The first step in using any LCA methodologies is defining the scope. This determines how much of the product journey will be examined, for example, if a product’s disposal or use will be considered. The flows of materials into and out of the different processes can then be estimated.

Figure 1 – A typical process using LCA methodologies

This investigation of the product life-cycle should identify the emissions sources and their scale. And when equipped with this knowledge, designers can assess which changes will have the biggest impact. Changing specific aspects of the product, its packaging materials or its geometry to increase the packing density during transport can then each be simulated in the LCA to establish the scale of the change and if there are any other repercussions.

Focusing on selected LCA methodologies, rather than investing in a full study, differs primarily in the level of detail that the study will go into. It uses general data sets and literature to provide an order of magnitude for different steps within the process and provides approximate relative contributions to the overall impact of a product.

Improving sustainability of packaging and disposables

One potential option for improving the sustainability of clinical products is reducing waste through redesign without impacting function.

Many surgical instruments are disposable for infection control reasons but companies such as Surgical Innovations are reducing the amount of material to be disposed of. Their Resposable products, for example, increase the modularity of clinical products to minimise the disposable components.

Another avenue of focus for the reduction of medical waste is the healthcare packaging industry which has historically focused on avoiding equipment contamination. Through careful material selection and design, companies such as Airnov and Amcor are releasing products designed to be recyclable without compromising functionality, thereby greatly reducing waste and associated emissions.

Improving sustainability of durable equipment

LCA techniques are even more powerful when assessing a product that has multiple cycles of use or a more complex life-cycle. Inhalers are a product that have an oft-repeated process which releases harmful gasses into the atmosphere throughout their life-cycle. Reusable or durable devices like this offer another opportunity for sustainability improvements. Unlike many disposables, the emissions are often not so heavily weighted in the manufacturing process but are more distributed throughout the use processes. Any improvement here could generate emissions savings many times over.

Reducing the energy consumption of hospital equipment would also have a great impact on the overall emissions of the NHS, as well as future technology and healthcare delivery innovations as shown in figure 2. As part of its net zero plan, published in July 2022, NHS England indicated that the design of new hospitals and replacement of existing equipment will be done “in a way that improves energy efficiency and reduces emissions”. As organisations worldwide commit to carbon reduction, energy efficiency will become a key selling point for new equipment.

A cost-effective first step

Our suggested process of using simplified LCA methodologies could be a cost-effective tool to understand and reduce your product emissions. Admittedly, the accuracy will be lower than that of a full study but for the reduced cost and time, these methodologies are a valuable tool.

Better understanding a product’s life-cycle can help you identify impactful potential alterations.
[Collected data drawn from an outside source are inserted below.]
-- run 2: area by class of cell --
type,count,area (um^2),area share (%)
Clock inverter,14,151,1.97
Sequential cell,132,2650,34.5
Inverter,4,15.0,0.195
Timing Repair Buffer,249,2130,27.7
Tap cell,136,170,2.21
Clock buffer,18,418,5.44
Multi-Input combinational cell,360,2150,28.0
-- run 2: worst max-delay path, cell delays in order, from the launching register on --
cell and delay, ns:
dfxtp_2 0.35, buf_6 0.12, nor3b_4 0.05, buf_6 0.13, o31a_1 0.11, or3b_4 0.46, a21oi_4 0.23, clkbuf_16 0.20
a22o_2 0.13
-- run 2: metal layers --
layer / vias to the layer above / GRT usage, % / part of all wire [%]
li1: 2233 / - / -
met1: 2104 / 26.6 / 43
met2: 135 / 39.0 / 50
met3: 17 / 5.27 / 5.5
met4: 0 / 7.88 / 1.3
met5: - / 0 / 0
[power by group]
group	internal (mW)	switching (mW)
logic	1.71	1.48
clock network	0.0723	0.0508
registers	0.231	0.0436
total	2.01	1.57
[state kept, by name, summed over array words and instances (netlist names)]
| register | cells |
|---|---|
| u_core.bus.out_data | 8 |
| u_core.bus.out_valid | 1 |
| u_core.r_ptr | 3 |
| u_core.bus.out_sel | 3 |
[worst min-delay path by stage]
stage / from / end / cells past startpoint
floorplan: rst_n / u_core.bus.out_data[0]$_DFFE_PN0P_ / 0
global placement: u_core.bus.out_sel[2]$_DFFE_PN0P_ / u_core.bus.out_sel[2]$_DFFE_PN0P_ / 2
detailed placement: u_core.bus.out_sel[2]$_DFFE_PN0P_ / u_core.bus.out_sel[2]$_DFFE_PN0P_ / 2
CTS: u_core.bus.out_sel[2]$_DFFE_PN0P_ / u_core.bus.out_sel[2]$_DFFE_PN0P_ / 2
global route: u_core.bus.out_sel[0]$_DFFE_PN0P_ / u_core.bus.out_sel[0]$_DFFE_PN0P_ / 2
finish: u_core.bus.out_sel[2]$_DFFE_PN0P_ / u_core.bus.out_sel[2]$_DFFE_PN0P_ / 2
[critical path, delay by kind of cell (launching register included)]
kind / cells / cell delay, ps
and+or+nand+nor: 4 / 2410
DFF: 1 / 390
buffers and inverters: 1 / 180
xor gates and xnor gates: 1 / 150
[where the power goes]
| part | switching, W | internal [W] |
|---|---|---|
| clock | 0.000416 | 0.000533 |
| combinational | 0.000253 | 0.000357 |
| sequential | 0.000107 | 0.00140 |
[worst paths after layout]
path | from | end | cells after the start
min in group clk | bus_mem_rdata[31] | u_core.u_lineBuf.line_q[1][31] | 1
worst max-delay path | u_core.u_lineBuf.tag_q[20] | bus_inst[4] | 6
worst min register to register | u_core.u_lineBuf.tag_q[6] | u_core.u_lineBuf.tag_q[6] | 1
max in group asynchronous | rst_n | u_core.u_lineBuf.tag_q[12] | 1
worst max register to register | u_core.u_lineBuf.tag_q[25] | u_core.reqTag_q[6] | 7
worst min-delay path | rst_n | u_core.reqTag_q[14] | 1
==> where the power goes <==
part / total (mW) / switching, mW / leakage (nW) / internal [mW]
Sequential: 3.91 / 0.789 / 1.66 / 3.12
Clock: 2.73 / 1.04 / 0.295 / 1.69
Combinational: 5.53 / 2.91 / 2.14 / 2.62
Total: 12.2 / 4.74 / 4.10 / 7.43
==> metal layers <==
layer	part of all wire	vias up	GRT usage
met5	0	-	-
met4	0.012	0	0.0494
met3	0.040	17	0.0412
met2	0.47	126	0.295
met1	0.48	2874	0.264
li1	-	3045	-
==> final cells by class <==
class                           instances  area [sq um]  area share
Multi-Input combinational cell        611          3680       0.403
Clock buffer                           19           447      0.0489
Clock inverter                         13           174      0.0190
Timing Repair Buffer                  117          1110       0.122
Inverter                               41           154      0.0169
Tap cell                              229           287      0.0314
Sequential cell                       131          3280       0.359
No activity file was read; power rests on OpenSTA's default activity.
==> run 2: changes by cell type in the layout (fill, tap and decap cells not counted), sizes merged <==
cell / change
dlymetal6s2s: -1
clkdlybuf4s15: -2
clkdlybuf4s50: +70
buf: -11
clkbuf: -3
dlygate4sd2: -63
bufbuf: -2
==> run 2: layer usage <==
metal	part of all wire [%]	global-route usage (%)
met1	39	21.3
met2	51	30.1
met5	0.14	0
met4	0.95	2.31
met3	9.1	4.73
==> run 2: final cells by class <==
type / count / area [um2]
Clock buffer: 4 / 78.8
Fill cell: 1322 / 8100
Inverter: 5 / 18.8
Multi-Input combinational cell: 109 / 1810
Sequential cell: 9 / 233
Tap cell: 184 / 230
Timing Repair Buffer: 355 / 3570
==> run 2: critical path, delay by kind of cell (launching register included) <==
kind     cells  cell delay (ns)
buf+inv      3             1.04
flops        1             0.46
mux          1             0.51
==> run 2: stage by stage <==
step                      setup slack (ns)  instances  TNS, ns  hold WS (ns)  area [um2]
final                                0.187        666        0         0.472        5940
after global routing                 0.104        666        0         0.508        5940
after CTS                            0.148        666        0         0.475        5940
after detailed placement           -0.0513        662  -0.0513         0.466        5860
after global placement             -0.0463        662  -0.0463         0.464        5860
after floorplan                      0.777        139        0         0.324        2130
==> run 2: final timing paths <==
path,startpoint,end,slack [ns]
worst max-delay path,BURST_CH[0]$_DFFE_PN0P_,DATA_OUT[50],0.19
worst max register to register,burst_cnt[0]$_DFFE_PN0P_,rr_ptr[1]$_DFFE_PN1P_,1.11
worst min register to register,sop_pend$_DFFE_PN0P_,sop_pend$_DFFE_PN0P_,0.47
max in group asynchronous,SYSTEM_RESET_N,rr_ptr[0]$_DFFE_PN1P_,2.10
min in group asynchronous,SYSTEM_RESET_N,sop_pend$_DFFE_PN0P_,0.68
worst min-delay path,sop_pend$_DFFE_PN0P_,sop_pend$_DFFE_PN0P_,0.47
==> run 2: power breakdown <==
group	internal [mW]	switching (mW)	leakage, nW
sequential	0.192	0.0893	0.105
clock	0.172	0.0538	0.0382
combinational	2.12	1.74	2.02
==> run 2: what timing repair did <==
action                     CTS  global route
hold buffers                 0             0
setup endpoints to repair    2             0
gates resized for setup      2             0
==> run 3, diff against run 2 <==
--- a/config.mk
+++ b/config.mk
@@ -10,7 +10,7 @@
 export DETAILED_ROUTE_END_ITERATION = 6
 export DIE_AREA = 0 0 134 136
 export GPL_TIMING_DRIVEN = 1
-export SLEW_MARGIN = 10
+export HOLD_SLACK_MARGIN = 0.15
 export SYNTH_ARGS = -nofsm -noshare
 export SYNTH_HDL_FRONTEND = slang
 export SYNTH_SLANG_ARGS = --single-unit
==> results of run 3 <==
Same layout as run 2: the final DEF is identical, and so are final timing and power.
$ cat config.mk
export PLATFORM = sky130hd
export DESIGN_NAME = instruction_fetch
export DESIGN_NICKNAME = d
export VERILOG_FILES = /design/src/rtl/instruction_fetch_pkg.sv /design/src/rtl/instruction_fetch.sv
export SDC_FILE = /design/constraint.sdc
export NUM_CORES = 1
export LEC_CHECK = 0
export CAP_MARGIN = 30
export CELL_PAD_IN_SITES_DETAIL_PLACEMENT = 1
export CELL_PAD_IN_SITES_GLOBAL_PLACEMENT = 1
export CORE_ASPECT_RATIO = 1.25
export CORE_MARGIN = 4
export CORE_UTILIZATION = 29
export CTS_BUF_LIST = sky130_fd_sc_hd__clkbuf_4 sky130_fd_sc_hd__clkbuf_8
export DETAILED_ROUTE_END_ITERATION = 16
export PLACE_DENSITY = 0.79
export SYNTH_ARGS = -nofsm -noshare
export SYNTH_HDL_FRONTEND = slang
export SYNTH_SLANG_ARGS = --single-unit
$ cat constraint.sdc
create_clock -name clk -period 2.4 [get_ports clk]
set_input_delay 0.72 -clock clk [delete_from_list [all_inputs] [get_ports clk]]
set_output_delay 0.72 -clock clk [all_outputs]
set_load 0.05 [all_outputs]
$ cat src/rtl/instruction_fetch_pkg.sv
// Shared fetch-stage constants: state encodings and default vector/opcode values.
// The decode unit imports TWO_BYTE_OPC_DEF from here too.
package instruction_fetch_pkg;

    localparam logic [1:0] VEC    = 2'd0;
    localparam logic [1:0] RUN    = 2'd1;
    localparam logic [1:0] SECOND = 2'd2;
    localparam logic [1:0] INT    = 2'd3;

    localparam logic [7:0] RST_VEC_DEF      = 8'h00;
    localparam logic [7:0] INT_VEC_DEF      = 8'h01;
    localparam logic [3:0] TWO_BYTE_OPC_DEF = 4'hC;

endpackage

$ cat src/rtl/instruction_fetch.sv
// Fetch front end: PC stepping, vector loads, redirects, stalls and
// two-byte instruction tagging for the instruction register.
module instruction_fetch
    import instruction_fetch_pkg::*;
#(
    parameter int              ADDR_W       = 8,
    parameter int              DATA_W       = 8,
    parameter logic [ADDR_W-1:0] RST_VEC    = RST_VEC_DEF,
    parameter logic [ADDR_W-1:0] INT_VEC    = INT_VEC_DEF,
    parameter logic [3:0]      TWO_BYTE_OPC = TWO_BYTE_OPC_DEF
) (
    input  logic              clk,
    input  logic              rst,
    input  logic              stall,
    input  logic              branch_taken,
    input  logic [ADDR_W-1:0] branch_target,
    input  logic              irq,
    input  logic [DATA_W-1:0] imem_data,
    output logic [ADDR_W-1:0] imem_addr,
    output logic [DATA_W-1:0] ir_new,
    output logic              sf1_out,
    output logic              ir_flush,
    output logic              int_ack,
    output logic [ADDR_W-1:0] ret_pc
);

    logic [ADDR_W-1:0] pc, pc_n, ret_n;
    logic [1:0]        state, state_n;
    logic              two_byte;

    assign two_byte = imem_data[DATA_W-1 -: 4] == TWO_BYTE_OPC;

    always_comb begin
        imem_addr = pc;
        ir_new    = imem_data;
        sf1_out   = 1'b0;
        ir_flush  = 1'b0;
        int_ack   = 1'b0;
        pc_n      = pc;
        state_n   = state;
        ret_n     = ret_pc;
        unique case (state)
            VEC: begin
                imem_addr = RST_VEC;
                ir_new    = '0;
                pc_n      = ADDR_W'(imem_data);
                state_n   = RUN;
            end
            INT: begin
                imem_addr = INT_VEC;
                ir_new    = '0;
                int_ack   = 1'b1;
                pc_n      = ADDR_W'(imem_data);
                state_n   = RUN;
            end
            default: begin
                sf1_out = state == SECOND;
                if (branch_taken) begin
                    pc_n     = branch_target;
                    state_n  = RUN;
                    ir_flush = 1'b1;
                    ir_new   = '0;
                end else if (stall) begin
                    // hold: the IR reloads the same byte
                    pc_n    = pc;
                end else if (irq && state == RUN) begin
                    ret_n   = pc;
                    ir_new  = '0;
                    state_n = INT;
                end else begin
                    pc_n    = pc + ADDR_W'(1);
                    state_n = (state == RUN && two_byte) ? SECOND : RUN;
                end
            end
        endcase
    end

    always_ff @(posedge clk or posedge rst) begin
        if (rst) begin
            pc     <= '0;
            state  <= VEC;
            ret_pc <= '0;
        end else begin
            pc     <= pc_n;
            state  <= state_n;
            ret_pc <= ret_n;
        end
    end

endmodule

=== Word-level counts from Yosys, hierarchy flattened ===
Cells that the tools add are included.

* Register bits after elaboration: 18
* Input bits: 21
* Output and inout bits: 27
* Word-level logic and storage cells: 37

* Add/subtract/negate cells: 1
* Equality and inequality tests: 6
* Multiplexer cells: 18
* Bitwise operators: 3
* Reductions and logical operators: 6

{| class="wikitable"
|+ Operators with widths
! kind !! count
|-
| $mux 8 || 8
|-
| $pmux 8 s2 || 1
|-
| $mux 2 || 5
|-
| $add 8x1->8 const B || 1
|-
| $eq 2x2->1 const B || 2
|-
| $eq 4x4->1 const B || 1
|-
| $mux 1 || 4
|-
| $reduce_and 4->1 || 1
|-
| $ne 3x2->1 const B || 1
|-
| $ne 3x3->1 const B || 1
|-
| $not 1->1 || 3
|-
| $eq 2x1->1 const B || 1
|-
| $logic_and 1x1->1 || 2
|-
| $logic_not 2->1 || 1
|-
| $reduce_and 2->1 || 1
|-
| $reduce_or 2->1 || 1
|}

=== Logic depth before layout (Yosys ltp) ===
Gate-level depths: netlist (run 1).

* Word-level depth: 7
* Gate-level depth with buffers: 8
* Gate-level depth less buffers: 6

=== Worst setup path before layout (run 1) ===
OpenSTA, ideal clock, no wires.

* Kind: register to output
* From: register state[0]
* To: output port ir_new[0]
* Data arrival time: 2333 ps
* Required time: 1680 ps
* Path slack: -653 ps
* Cell stages (with the launch flop): 7
* Path buffers: 2
* Cells stage by stage: dfrtp_1 -> inv_1 -> ha_1 -> buf_6 -> or2_4 -> buf_2 -> nor3_1

* Longest elaborated chain between the ends: 6
* Elaborated cells on any way between the ends: 9

{| class="wikitable"
|+ Ends and longest elaborated chain
! item !! RTL line !! RTL
|-
| start: declaration || instruction_fetch.sv:28 || <nowiki>logic [1:0] state, state_n;</nowiki>
|-
| start signal: assignment || instruction_fetch.sv:85 || <nowiki>state <= state_n;</nowiki>
|-
| $eq 2x1->1 || instruction_fetch.sv:66 || <nowiki>end else if (irq && state == RUN) begin</nowiki>
|-
| $logic_and 1x1->1 || instruction_fetch.sv:66 ||
|-
| $mux 8 || instruction_fetch.sv:66 ||
|-
| $mux 8 || instruction_fetch.sv:63 || <nowiki>end else if (stall) begin</nowiki>
|-
| $mux 8 || instruction_fetch.sv:58 || <nowiki>if (branch_taken) begin</nowiki>
|-
| $mux 8 * || instruction_fetch.sv:42 || <nowiki>unique case (state)</nowiki>
|-
| end: declaration || instruction_fetch.sv:20 || <nowiki>output logic [DATA_W-1:0] ir_new,</nowiki>
|}

Every way passes the cells marked *; elsewhere a longest branch is shown, timed or not.

=== Worst setup path after layout (run 1) ===
* From: register state[0]
* To: output port ir_new[6]

The elaborated chain is that of the path after synthesis.

==> results of run 1 <==
[worst max-delay path, stage by stage (launching register included)]
cell and delay (ns):
dfrtp_1 0.42, inv_2 0.10, ha_4 0.21, or2_4 0.25, nor2_4 0.16, and2_4 0.17
buf_12 0.13
[power by group]
part	leakage (nW)	internal (mW)	switching, mW
logic	0.645	0.370	0.490
clock network	0.0288	0.146	0.101
registers	0.222	0.377	0.0640
total	0.895	0.892	0.654
[registers in the layout, indices dropped and copies added (netlist names)]
signal	flops
pc	8
ret_pc	8
state	2
[layout make-up]
type / instances / area share (%)
Multi-Input combinational cell: 83 / 33.7
Tap cell: 39 / 2.43
Timing Repair Buffer: 63 / 37.2
Sequential cell: 18 / 22.5
Inverter: 8 / 1.49
Clock buffer: 4 / 2.74
[worst paths after layout]
check / end / from
worst max-delay path: ir_new[6] / state[0]$_DFFE_PP0P_
worst min-delay path: ret_pc[5]$_DFFE_PP0P_ / ret_pc[5]$_DFFE_PP0P_
worst max register to register: ret_pc[2]$_DFFE_PP0P_ / state[0]$_DFFE_PP0P_
worst min register to register: ret_pc[5]$_DFFE_PP0P_ / ret_pc[5]$_DFFE_PP0P_
max in group asynchronous: state[1]$_DFFE_PP0P_ / rst
min in group asynchronous: ret_pc[4]$_DFFE_PP0P_ / rst
[per-layer routing]
metal	GRT usage (%)	wire, um
met1	18.7	1590
met2	32.9	2310
met3	2.78	192
met4	7.99	102
met5	0	0
[synth_stat cells, drive strengths merged, types with 3 or more instances]
master	count	share of area [%]
nand2	11	3.7
nor3	3	2.4
nor2	6	2.0
inv	8	2.7
ha	4	4.5
nor2b	6	3.4
and2	6	3.4
dfrtp	18	40
mux2	9	9.1
a21oi	3	1.3
a2bb2oi	5	3.9
buf	4	2.4
o22a	3	2.4
a31oi	4	2.2
[layout by cell type (no fill, tap or decap), types with 3 or more instances in the layout]
cell type and instances:
nor3_4 3, buf_4 17, inv_1 7, buf_12 16, nand2_1 10, nor2_1 4
dfrtp_1 17, and2_4 6, clkdlybuf4s50_1 25, o22a_1 3, mux2_2 9, nor2b_1 6
a31oi_1 4, clkbuf_8 4, a21oi_1 3, a2bb2oi_1 5
[kinds of logic (layout without fill, tap and decap cells)]
| logic type | after synthesis | count (layout) | synth area share [%] |
|---|---|---|---|
| and+or+nand+nor | 41 | 41 | 20.4 |
| AOI/OAI and AO/OA | 27 | 27 | 18.4 |
| DFF | 18 | 18 | 40.5 |
| buffers and inverters | 13 | 75 | 5.40 |
| muxes | 10 | 10 | 10.0 |
| adders and majority gates | 4 | 4 | 4.50 |
| xor gates and xnor gates | 1 | 1 | 0.788 |
[through the flow]
| stage | hold WS [ns] | cell area [um2] |
|---|---|---|
| after detailed placement | 0.496 | 1890 |
| after global routing | 0.525 | 2010 |
| after global placement | 0.492 | 1890 |
| after floorplan | 0.517 | 1170 |
| final | 0.507 | 2010 |
| after CTS | 0.513 | 1980 |
[timing repair]
action / 4_1_cts / 5_1_grt
hold buffers: 0 / 0
resized for setup: 8 / 6
endpoints found under the setup margin: 9 / 9
cloned: 0 / 0
setup buffers: 4 / 1
pin swaps: 11 / 5
==> out/metrics.csv, run 1 <==
metric,value,unit
DR vias/cell,5.44,
row count,24,
Design Power,1.55,mW
Mapped Nets,139,
final design utilization,55.8,%
Clock transition at path regs,0.07,ns
worst skew pair latency,0.25,ns
Port Buf Inserts,47,
Synth warnings,0,
crit-path max FO,6,
DP HPWL,3220,um
Die X,63.4,um
status,"complete, but fails checks",
residual DRC count,0,
synth unique cells,34,
vias in the first global route,1300,
clock sinks,18,
# fillers,394,
FF-to-FF path depth,8,
Clock Tree Buf Depth,2,
fmax,413,MHz
grt ovf,0,
Final min period,2.42,ns
post-DR wirelength/cell,19.5,um
fin crit share,101,%
flop2flop setup slack,0.27,ns
Leak,0.895,nW
final hold violation count,0,
Synth Cell Area,1110,um2
Initial DRC Count,82,
Worst EP required,1.68,ns
ANT nets after route,0,
first-pass GRT wire length,6750,um
ys async rst share,100,%
Slew @ Worst Pin,0.714,ns
failing checks,setup timing,
Setup Skew,0.00719,ns
Die Y,77.2,um
dpl ws,-0.314,ns
"Primary FF master, synth",dfrtp_1,
final wirelength,4200,um
Via Count,1170,
max cap viols,0,
"EDFF count, synth",0,
Final setup viols,7,
CP Data Arrival Time,1.70,ns
Initial Util,30.9,%
core area,3600,um2
CTS tree,built,
diode count,0,
Post-Layout Cell Count,215,
Slew HR,52.3,%
htree depth,1,
Storage cell area,452,um2
worst setup path class,reg -> out,
CTS root buf,clkbuf_8,
pins over their slew limit,0,
P per Cell Area,769,nW/um2
area occupied by multi-input gates,677,um2
sequential share of the synthesized area,40.5,%
CP Capture Type,output port,
pin count of the biggest net entering global routing,19,
initial antenna violation count,0,
cell count after synthesis,114,
Layout area overhead,80.8,%
RSZ-0062 raised after global routing,yes,
GR Util All Layers,17.5,%
Hold Path Cell Cnt,1,
setup_tns,-0.146,ns
"Avg Cell Area, Syn",9.76,um2
layout cell share with drive strength beyond 1,36.9,%
final worst setup slack,-0.0234,ns
HP Class,reg -> reg,
number of I/O pins,48,
count of nets after finishing,202,
die area,4900,um2
Setup crit start kind,flop,
global placement routability congestion,0.808,
CTS Buf Count,3,
VDD IR max,0.417,mV
First-pass DRT Iterations,4,
post-synthesis register bit count,18,
placed cell count,206,
No activity file was read; power rests on OpenSTA's default activity.
<file path="config.mk">
export PLATFORM = sky130hd
export DESIGN_NAME = ransac_residual_sequencer
export DESIGN_NICKNAME = d
export VERILOG_FILES = /design/src/rtl/ransac_residual_sequencer.sv
export SDC_FILE = /design/constraint.sdc
export NUM_CORES = 1
export LEC_CHECK = 0
export CAP_MARGIN = 40
export CORE_AREA = 10 10 176 178
export DETAILED_ROUTE_END_ITERATION = 12
export DIE_AREA = 0 0 186 188
export GPL_ROUTABILITY_DRIVEN = 0
export PLACE_DENSITY = 0.79
export SYNTH_ARGS = -nofsm -noshare
export SYNTH_HDL_FRONTEND = slang
export SYNTH_SLANG_ARGS = --single-unit
</file>
<file path="constraint.sdc">
create_clock -name clock -period 3.1 [get_ports clock]
set_clock_uncertainty 0.05 [all_clocks]
set_input_delay 0.93 -clock clock [delete_from_list [all_inputs] [get_ports clock]]
set_output_delay 0.93 -clock clock [all_outputs]
set_load 0.005 [all_outputs]
</file>
<file path="src/rtl/ransac_residual_sequencer.sv">
// Computes r = a*x + b*y + c as two chained FMA ops on a shared FMA unit and flags |r| <= threshold.
// Latency: 1 accept cycle + two FMA round trips + 1 result cycle; min one idle cycle between samples.
// Backpressure: in_ready low from accept until the result transfers; operands/result held until ready.
package ransac_fixed;
    localparam int fixed_width   = 32;
    localparam int fraction_bits = 16;

    typedef logic signed [fixed_width-1:0] fixed_t;

    localparam fixed_t fixed_max = {1'b0, {(fixed_width-1){1'b1}}};
    localparam fixed_t fixed_min = {1'b1, {(fixed_width-1){1'b0}}};

    typedef enum logic [1:0] {
        FMA_OPCODE_POS_A_POS_C = 2'd0,
        FMA_OPCODE_NEG_A_POS_C = 2'd1,
        FMA_OPCODE_POS_A_NEG_C = 2'd2,
        FMA_OPCODE_NEG_A_NEG_C = 2'd3
    } fma_opcode_t;
endpackage

module ransac_residual_sequencer
    import ransac_fixed::*;
#(
    parameter int unsigned timeout_cycles = 256
) (
    input  logic        clock,
    input  logic        reset,
    input  logic        in_valid,
    output logic        in_ready,
    input  fixed_t      line_a,
    input  fixed_t      line_b,
    input  fixed_t      line_c,
    input  fixed_t      point_x,
    input  fixed_t      point_y,
    input  fixed_t      threshold,
    output logic        fma_input_valid,
    input  logic        fma_input_ready,
    output fixed_t      fma_a,
    output fixed_t      fma_b,
    output fixed_t      fma_c,
    output fma_opcode_t fma_opcode,
    input  logic        fma_output_valid,
    input  fixed_t      fma_r,
    output logic        out_valid,
    input  logic        out_ready,
    output fixed_t      residual,
    output logic        is_inlier,
    output logic        fma_timeout
);

    localparam int unsigned CNT_W = $clog2(timeout_cycles + 1);
    localparam logic [CNT_W-1:0] CNT_LAST = CNT_W'(timeout_cycles - 1);

    typedef struct packed {
        fixed_t a;
        fixed_t b;
        fixed_t c;
        fixed_t x;
        fixed_t y;
        fixed_t thr;
    } sample_t;

    typedef enum logic [2:0] {
        ST_IDLE   = 3'd0,
        ST_ISSUE1 = 3'd1,
        ST_WAIT1  = 3'd2,
        ST_ISSUE2 = 3'd3,
        ST_WAIT2  = 3'd4,
        ST_RESULT = 3'd5
    } state_t;

    state_t           state_q, state_d;
    logic [CNT_W-1:0] cnt_q, cnt_d;
    logic             seen_low_q, seen_low_d;
    sample_t          sample_q, sample_d;
    fixed_t           t_q, t_d;
    fixed_t           residual_q, residual_d;
    logic             is_inlier_q, is_inlier_d;
    logic             fma_timeout_q, fma_timeout_d;

    logic   cnt_expired;
    logic   result_hit;
    logic   timeout_hit;
    logic   in_fma_step;
    fixed_t r_abs;
    logic   r_inlier;

    assign cnt_expired = (cnt_q == CNT_LAST);
    // A result only counts once the FMA has dropped the level left over from its previous op.
    assign result_hit  = seen_low_q && fma_output_valid;
    assign in_fma_step = (state_q == ST_ISSUE1) || (state_q == ST_WAIT1) ||
                         (state_q == ST_ISSUE2) || (state_q == ST_WAIT2);

    always_ff @(posedge clock or negedge reset) begin
        if (!reset) begin
            state_q <= ST_IDLE;
        end else begin
            state_q <= state_d;
        end
    end

    always_comb begin
        state_d     = state_q;
        timeout_hit = 1'b0;
        case (state_q)
            ST_IDLE: begin
                if (in_valid) state_d = ST_ISSUE1;
            end
            ST_ISSUE1: begin
                if (fma_input_ready) begin
                    state_d = ST_WAIT1;
                end else if (cnt_expired) begin
                    state_d     = ST_RESULT;
                    timeout_hit = 1'b1;
                end
            end
            ST_WAIT1: begin
                if (result_hit) begin
                    state_d = ST_ISSUE2;
                end else if (cnt_expired) begin
                    state_d     = ST_RESULT;
                    timeout_hit = 1'b1;
                end
            end
            ST_ISSUE2: begin
                if (fma_input_ready) begin
                    state_d = ST_WAIT2;
                end else if (cnt_expired) begin
                    state_d     = ST_RESULT;
                    timeout_hit = 1'b1;
                end
            end
            ST_WAIT2: begin
                if (result_hit) begin
                    state_d = ST_RESULT;
                end else if (cnt_expired) begin
                    state_d     = ST_RESULT;
                    timeout_hit = 1'b1;
                end
            end
            ST_RESULT: begin
                if (out_ready) state_d = ST_IDLE;
            end
            default: state_d = ST_IDLE;
        endcase
    end

    always_comb begin
        in_ready        = (state_q == ST_IDLE);
        fma_input_valid = (state_q == ST_ISSUE1) || (state_q == ST_ISSUE2);
        out_valid       = (state_q == ST_RESULT);
        fma_a           = sample_q.b;
        fma_b           = sample_q.y;
        fma_c           = sample_q.c;
        if (state_q == ST_ISSUE2) begin
            fma_a = sample_q.a;
            fma_b = sample_q.x;
            fma_c = t_q;
        end
    end

    assign fma_opcode  = FMA_OPCODE_POS_A_POS_C;
    assign residual    = residual_q;
    assign is_inlier   = is_inlier_q;
    assign fma_timeout = fma_timeout_q;

    // Negating the most-negative value would wrap, so it saturates to the largest positive.
    always_comb begin
        r_abs = fma_r;
        if (fma_r == fixed_min) begin
            r_abs = fixed_max;
        end else if (fma_r < 0) begin
            r_abs = -fma_r;
        end
        r_inlier = (r_abs <= $signed(sample_q.thr));
    end

    always_comb begin
        sample_d      = sample_q;
        t_d           = t_q;
        residual_d    = residual_q;
        is_inlier_d   = is_inlier_q;
        fma_timeout_d = fma_timeout_q | timeout_hit;
        seen_low_d    = seen_low_q;
        cnt_d         = cnt_q;

        if (state_q == ST_IDLE && in_valid) begin
            sample_d = '{a: line_a, b: line_b, c: line_c,
                         x: point_x, y: point_y, thr: threshold};
        end
        if (state_q == ST_WAIT1 && result_hit) begin
            t_d = fma_r;
        end
        if (state_q == ST_WAIT2 && result_hit) begin
            residual_d  = fma_r;
            is_inlier_d = r_inlier;
        end
        if (timeout_hit) begin
            residual_d  = '0;
            is_inlier_d = 1'b0;
        end

        if (state_d != state_q) begin
            seen_low_d = 1'b0;
            cnt_d      = '0;
        end else begin
            if ((state_q == ST_WAIT1 || state_q == ST_WAIT2) && !fma_output_valid) begin
                seen_low_d = 1'b1;
            end
            cnt_d = in_fma_step ? cnt_q + CNT_W'(1) : '0;
        end
    end

    always_ff @(posedge clock or negedge reset) begin
        if (!reset) begin
            cnt_q         <= '0;
            seen_low_q    <= 1'b0;
            sample_q      <= '0;
            t_q           <= '0;
            residual_q    <= '0;
            is_inlier_q   <= 1'b0;
            fma_timeout_q <= 1'b0;
        end else begin
            cnt_q         <= cnt_d;
            seen_low_q    <= seen_low_d;
            sample_q      <= sample_d;
            t_q           <= t_d;
            residual_q    <= residual_d;
            is_inlier_q   <= is_inlier_d;
            fma_timeout_q <= fma_timeout_d;
        end
    end

endmodule
</file>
These could involve minimal impact to design effort, clinical procedure, or patient experience, but still provide savings in carbon emissions that will help the sector make a more meaningful contribution towards net zero.

In addition, the UK government’s recently announced review of its net zero strategy (published 29 September) could lead to even greater incentives to invest in improving the sustainability of products within the medical device industry. But with the added requirements to be more pro-business and pro-growth while maintaining energy security, the government must recognise that supporting investment in developing products with lower carbon footprints, and improved energy efficiency, will be key.